'''

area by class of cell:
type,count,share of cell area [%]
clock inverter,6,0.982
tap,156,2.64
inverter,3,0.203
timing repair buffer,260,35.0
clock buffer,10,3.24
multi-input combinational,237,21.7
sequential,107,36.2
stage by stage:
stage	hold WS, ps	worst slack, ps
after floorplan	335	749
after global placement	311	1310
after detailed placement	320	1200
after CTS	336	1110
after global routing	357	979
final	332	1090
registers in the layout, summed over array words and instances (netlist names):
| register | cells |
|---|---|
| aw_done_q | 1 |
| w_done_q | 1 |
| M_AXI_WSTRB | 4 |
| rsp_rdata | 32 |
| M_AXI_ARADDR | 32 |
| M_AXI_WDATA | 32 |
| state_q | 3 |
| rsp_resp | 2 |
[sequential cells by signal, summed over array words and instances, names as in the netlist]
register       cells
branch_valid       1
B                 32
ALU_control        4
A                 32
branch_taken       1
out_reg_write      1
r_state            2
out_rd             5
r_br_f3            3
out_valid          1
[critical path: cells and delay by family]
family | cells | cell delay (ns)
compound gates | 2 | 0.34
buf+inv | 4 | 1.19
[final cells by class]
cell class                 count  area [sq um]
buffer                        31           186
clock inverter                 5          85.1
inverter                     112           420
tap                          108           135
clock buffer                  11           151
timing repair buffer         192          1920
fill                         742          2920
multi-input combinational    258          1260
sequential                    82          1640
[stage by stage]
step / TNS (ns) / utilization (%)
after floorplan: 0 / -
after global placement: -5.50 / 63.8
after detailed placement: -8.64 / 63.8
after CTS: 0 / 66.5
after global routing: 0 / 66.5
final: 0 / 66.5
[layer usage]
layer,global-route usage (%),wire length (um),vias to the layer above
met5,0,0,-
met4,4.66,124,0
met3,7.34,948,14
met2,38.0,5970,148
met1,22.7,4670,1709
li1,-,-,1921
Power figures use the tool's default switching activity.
### src/rtl/regfile_wb_arbiter.sv
// regfile_wb_arbiter: write-port controller for the 32x32 integer register file.
// After reset it runs a clear sweep that writes INIT_VALUE to x1..x(NREGS-1),
// then round-robin arbitrates the ALU (port 0) and load/multicycle (port 1)
// writeback requesters onto the single register file write port.
// Optional macro RFARB_FWD_EN adds same-cycle write forwarding for rs1/rs2.
module regfile_wb_arbiter #(
    parameter int                 DATA_W     = 32,
    parameter int                 ADDR_W     = 5,
    parameter logic [DATA_W-1:0]  INIT_VALUE = '0
) (
    input  logic              clk,
    input  logic              reset,
    input  logic              req0_valid,
    output logic              req0_ready,
    input  logic [ADDR_W-1:0] req0_rd,
    input  logic [DATA_W-1:0] req0_data,
    input  logic              req1_valid,
    output logic              req1_ready,
    input  logic [ADDR_W-1:0] req1_rd,
    input  logic [DATA_W-1:0] req1_data,
    output logic              rf_reg_write,
    output logic [ADDR_W-1:0] rf_write_register,
    output logic [DATA_W-1:0] rf_write_data,
    output logic              init_busy,
    input  logic [ADDR_W-1:0] rs1,
    input  logic [ADDR_W-1:0] rs2,
    output logic              fwd1_hit,
    output logic              fwd2_hit,
    output logic [DATA_W-1:0] fwd_data
);

    localparam logic [0:0]        ST_INIT    = 1'b0;
    localparam logic [0:0]        ST_RUN     = 1'b1;
    localparam logic [ADDR_W-1:0] FIRST_ADDR = {{(ADDR_W-1){1'b0}}, 1'b1};
    localparam logic [ADDR_W-1:0] LAST_ADDR  = '1;

    logic [0:0]        state;
    logic [ADDR_W-1:0] init_addr;
    logic              last_grant;
    logic              run;
    logic              grant0;
    logic              grant1;

    // Grants are only possible in RUN outside reset; on a tie the port that
    // did not win last time is chosen, so neither requester waits twice.
    always_comb begin
        run    = (state == ST_RUN) && !reset;
        grant0 = run && req0_valid && (!req1_valid || last_grant);
        grant1 = run && req1_valid && (!req0_valid || !last_grant);
    end

    // Sweep address, state and round-robin history; the sweep stops at the
    // top register without wrapping and hands over to RUN.
    always_ff @(posedge clk) begin
        if (reset) begin
            state      <= ST_INIT;
            init_addr  <= FIRST_ADDR;
            last_grant <= 1'b1;
        end else begin
            case (state)
                ST_INIT: begin
                    if (init_addr == LAST_ADDR) begin
                        state <= ST_RUN;
                    end else begin
                        init_addr <= init_addr + FIRST_ADDR;
                    end
                end
                default: begin
                    if (grant0) begin
                        last_grant <= 1'b0;
                    end else if (grant1) begin
                        last_grant <= 1'b1;
                    end
                end
            endcase
        end
    end

    // Write port mux: sweep writes during INIT, granted request in RUN.
    // A granted x0 write is consumed but never asserts reg_write.
    always_comb begin
        rf_reg_write      = 1'b0;
        rf_write_register = '0;
        rf_write_data     = '0;
        req0_ready        = grant0;
        req1_ready        = grant1;
        init_busy         = reset || (state == ST_INIT);
        if (!reset) begin
            if (state == ST_INIT) begin
                rf_reg_write      = 1'b1;
                rf_write_register = init_addr;
                rf_write_data     = INIT_VALUE;
            end else if (grant0) begin
                rf_reg_write      = (req0_rd != '0);
                rf_write_register = req0_rd;
                rf_write_data     = req0_data;
            end else if (grant1) begin
                rf_reg_write      = (req1_rd != '0);
                rf_write_register = req1_rd;
                rf_write_data     = req1_data;
            end
        end
    end

`ifdef RFARB_FWD_EN
    // Same-cycle forwarding of the write being committed, RUN only.
    always_comb begin
        fwd_data = rf_write_data;
        fwd1_hit = run && rf_reg_write && (rs1 == rf_write_register) && (rs1 != '0);
        fwd2_hit = run && rf_reg_write && (rs2 == rf_write_register) && (rs2 != '0);
    end
`else
    logic unused_rs;

    // Forwarding disabled: outputs tied low, read addresses ignored.
    always_comb begin
        fwd_data  = '0;
        fwd1_hit  = 1'b0;
        fwd2_hit  = 1'b0;
        unused_rs = ^{rs1, rs2};
    end
`endif

endmodule

### config.mk
export PLATFORM = sky130hd
export DESIGN_NAME = regfile_wb_arbiter
export DESIGN_NICKNAME = d
export VERILOG_FILES = /design/src/rtl/regfile_wb_arbiter.sv
export SDC_FILE = /design/constraint.sdc
export NUM_CORES = 1
export LEC_CHECK = 0
export CAP_MARGIN = 20
export CORE_MARGIN = 1
export CORE_UTILIZATION = 26
export CTS_BUF_LIST = sky130_fd_sc_hd__clkbuf_8
export DETAILED_ROUTE_END_ITERATION = 12
export HOLD_SLACK_MARGIN = 0.15
export PLACE_DENSITY = 0.95
export SYNTH_ARGS = -nofsm -noshare
export SYNTH_HDL_FRONTEND = slang
export SYNTH_SLANG_ARGS = --single-unit
### constraint.sdc
create_clock -name clk -period 2.9 [get_ports clk]
set_clock_uncertainty 0.15 [all_clocks]
set_input_delay 0.435 -clock clk [delete_from_list [all_inputs] [get_ports clk]]
set_output_delay 0.435 -clock clk [all_outputs]
set_load 0.02 [all_outputs]
* After elaboration in Yosys (flattened, before gate mapping) *
Cells that the tools add are included.

operators by class
  add/subtract/negate cells = 1
  equality and inequality tests = 1
  mux-type cells = 16
  bitwise gates (word level) = 2
  reductions and logical operators = 17

operators with widths
  kind                                          count
  two-way mux 32 bit                            4
  two-way mux 5 bit                             4
  nonzero test 5 bit                            2
  two-way mux 1 bit                             8
  adder 5 x 1 -> 5 bit (second input constant)  1
  == test 5 bit (second input constant)         1
  logical AND 1 bit                             5
  zero test 1 bit                               4
  AND reduction 2 bit                           2
  logical OR 1 bit                              3
  NOT 1 bit                                     2
  nonzero test 2 bit                            1

word-level totals
  register bits = 7
  bits of input ports = 88
  output and inout bits = 75
  word-level logic and storage cells = 40

* Depth between registers and ports, before layout *
  depth in word-level cells = 8
  depth in mapped cells = 7
  depth with buffers taken out = 7

* Worst setup path before layout *
No wires, ideal clock.

  kind = register -> output
  from = register state
  to = output rf_reg_write
  arrival = 1389 ps
  data required time = 2315 ps
  setup slack = 926 ps
  stages on the path, launching flop included = 8
  path buffers = 3
  cell sequence = dfxtp_1 -> buf_6 -> nor2b_4 -> and3_1 -> buf_4 -> buf_6 -> o21ai_2 -> a31oi_1

on the way
  word-level cells in the longest chain between the ends = 7
  elaborated cells on any way between the ends = 9
  those cells by class = mux (4); reduce/logical (5)

ends and longest elaborated chain
  what                            RTL line  RTL
  start, declared                 37        logic [0:0] state;
  start signal, assigned          56        state <= ST_INIT;
  start signal, assigned          63        state <= ST_RUN;
  logical AND 1 bit               47        run = (state == ST_RUN) && !reset;
  logical AND 1 bit (2 in a row)  49        grant1 = run && req1_valid && (!req0_valid || !last_grant);
  two-way mux 1 bit               97        end else if (grant1) begin
  two-way mux 1 bit               93        end else if (grant0) begin
  two-way mux 1 bit (*)           89        if (state == ST_INIT) begin
  two-way mux 1 bit (*)           88        if (!reset) begin
  end, declared                   21        output logic rf_reg_write,

Every way passes the cells marked *; elsewhere a longest branch is shown, timed or not.

* Final worst setup path *
  from = input reset
  to = output rf_write_data[7]

on the way
  word-level cells in the longest chain between the ends = 8
  elaborated cells on any way between the ends = 10
  those cells by class = mux (4); reduce/logical (6)

ends and longest elaborated chain
  what                            RTL line  RTL
  start, declared                 12        input logic reset,
  zero test 1 bit                 n/a
  logical AND 1 bit               47
  logical AND 1 bit (2 in a row)  49
  two-way mux 32 bit              97
  two-way mux 32 bit              93
  two-way mux 32 bit              89
  two-way mux 32 bit (*)          88
  end, declared                   23        output logic [DATA_W-1:0] rf_write_data,

Marked as above.

==> impl_metrics.py <==
metrics = {
    "status": {
        "status": "completed",
    },
    "final_layout": {
        "drive_above_1_share": 0.04743,
        "multiInputGateArea_sq_um": 714.4,
        "regArea_sq_um": 140.1,
        "final_common_cell": "clkdlybuf4s50_1",
        "final.fill_count": 373,
        "final_net_count": 344,
        "syn2layout_area_growth_pct": 105.7,
        "diodes": 0,
        "final_cell_mix": "clkdlybuf4s50_1, conb_1, a22o_1, dlymetal6s2s_1, nand2_1",
    },
    "pwr": {
        "p_comb_frac": 0.428,
        "cellPowerDensity_mw_per_mm2": 190.4,
        "irDropWorstVdd_mv": 0.1269,
        "power_frac_seq": 0.250,
        "p_leak_nw": 1.426,
        "clockPowerShare": 0.321,
        "switching_share": 0.3011,
        "p_sw_mw": 0.1304,
        "power.internal_mw": 0.3027,
    },
    "yosys": {
        "yosysWarnings": 0,
        "synth-seq-cells": 7,
        "syn-cell-area_sq_mm": 0.001106,
        "synthArstFlopShare": 0,
        "synth.distinct_cells": 24,
        "synth_edf_count": 0,
        "syn_inst": 138,
        "ys.flop_type": "dfxtp_1",
        "avgSynthCellArea_sq_um": 8.015,
        "ys_seq_area_frac": 0.1267,
    },
    "clock_network": {
        "hold_buffers": 0,
        "cts-root-buf": "clkbuf_8",
        "clkTransAtPathRegs_ns": 0.04,
        "cts_buffer_depth": 2,
        "cts_tree": "done",
        "cts_sinks": 7,
        "numCtsBuffers": 3,
        "worst_skew_pair.late_latency_ns": 0.23,
        "htreeDepth": 1,
    },
    "setup_path": {
        "critPathLaunchType": "input pin",
        "cp_slowest_cell": "clkdlybuf4s50_1",
        "rr_startpoint": "init_addr[0]",
        "crit_family": "buffers and inverters",
        "cp-end-kind": "output port",
        "crit_start": "reset",
        "crit_path_frequent_cell": "clkdlybuf4s50_1",
        "critical_path_class": "input pin to output port",
        "worstPathRequired_ns": 2.32,
        "cp_num_buf_inv": 3,
        "crit_path_cell_trace": "clkdlybuf4s50_1 > nor2b_4 > and3_1 > buf_4 > a22o_1 > clkdlybuf4s50_1",
        "max_stage_delay_ns": 0.61,
        "arrival_ns": 2.24,
        "crit_fanout": 12,
    },
    "worst_hold_path": {
        "holdCritStartpoint": "last_grant",
        "hp-class": "register to register",
    },
    "global_routing": {
        "grt_pass1_vias": 1222,
        "grt_util_all_layers": 0.1636,
        "gr-total-overflow": 0,
        "grt_max_degree": 34,
        "antenna_found_initial": 0,
        "grt_pass1_wl_um": 5561,
    },
    "detailed_routing": {
        "wl_per_cell_um": 13.35,
        "ant_nets": 0,
        "drtIter0Drc": 23,
        "vias_per_cell": 4.459,
        "drc": 0,
        "vias": 1351,
        "drt-total-wl_um": 4045,
        "dr.pass1.iters": 4,
    },
    "floorplanning": {
        "rows": 23,
        "die_w_um": 67.23,
        "dieHeight_um": 67.23,
        "dieArea_sq_mm": 0.004519,
        "initial_core_util": 0.2745,
        "ios": 163,
        "core_sq_mm": 0.004029,
    },
    "sta": {
        "fin_crit_sh": 0.9747,
        "layout_setup_ws_ns": 0.07337,
        "setup_viol": 0,
        "fin_crit_ns": 2.827,
        "fmax_mhz": 353.8,
        "hold_viol_final": 0,
        "grt_setup_unrepaired": "no",
        "setup_tns_ns": 0,
        "slew_violations": 0,
        "holdWs_ns": 0.3494,
    },
    "flow_run": {
        "cap_violations": 0,
    },
    "place": {
        "preCtsSetupSlack_ns": -0.04655,
        "dp_hpwl_um": 3229,
        "io_buffers": 118,
        "place_congestion": 0.7440,
    },
}
per-stage QoR:
step | util | cell area [sq um] | total power [mW] | std cells
6_report | 0.5646 | 2275 | 0.4331 | 303
5_1_grt | 0.5646 | 2275 | 0.4566 | 303
4_1_cts | 0.5472 | 2205 | 0.4364 | 303
3_3_place_gp | 0.5360 | 2160 | 0.2911 | 299
2_1_floorplan | - | 1230 | 0.2084 | 171
3_5_place_dp | 0.5360 | 2160 | 0.2947 | 299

'''

Some lines above contain the word "usage". Copy each of them.

[layer usage]
layer,global-route usage (%),wire length (um),vias to the layer above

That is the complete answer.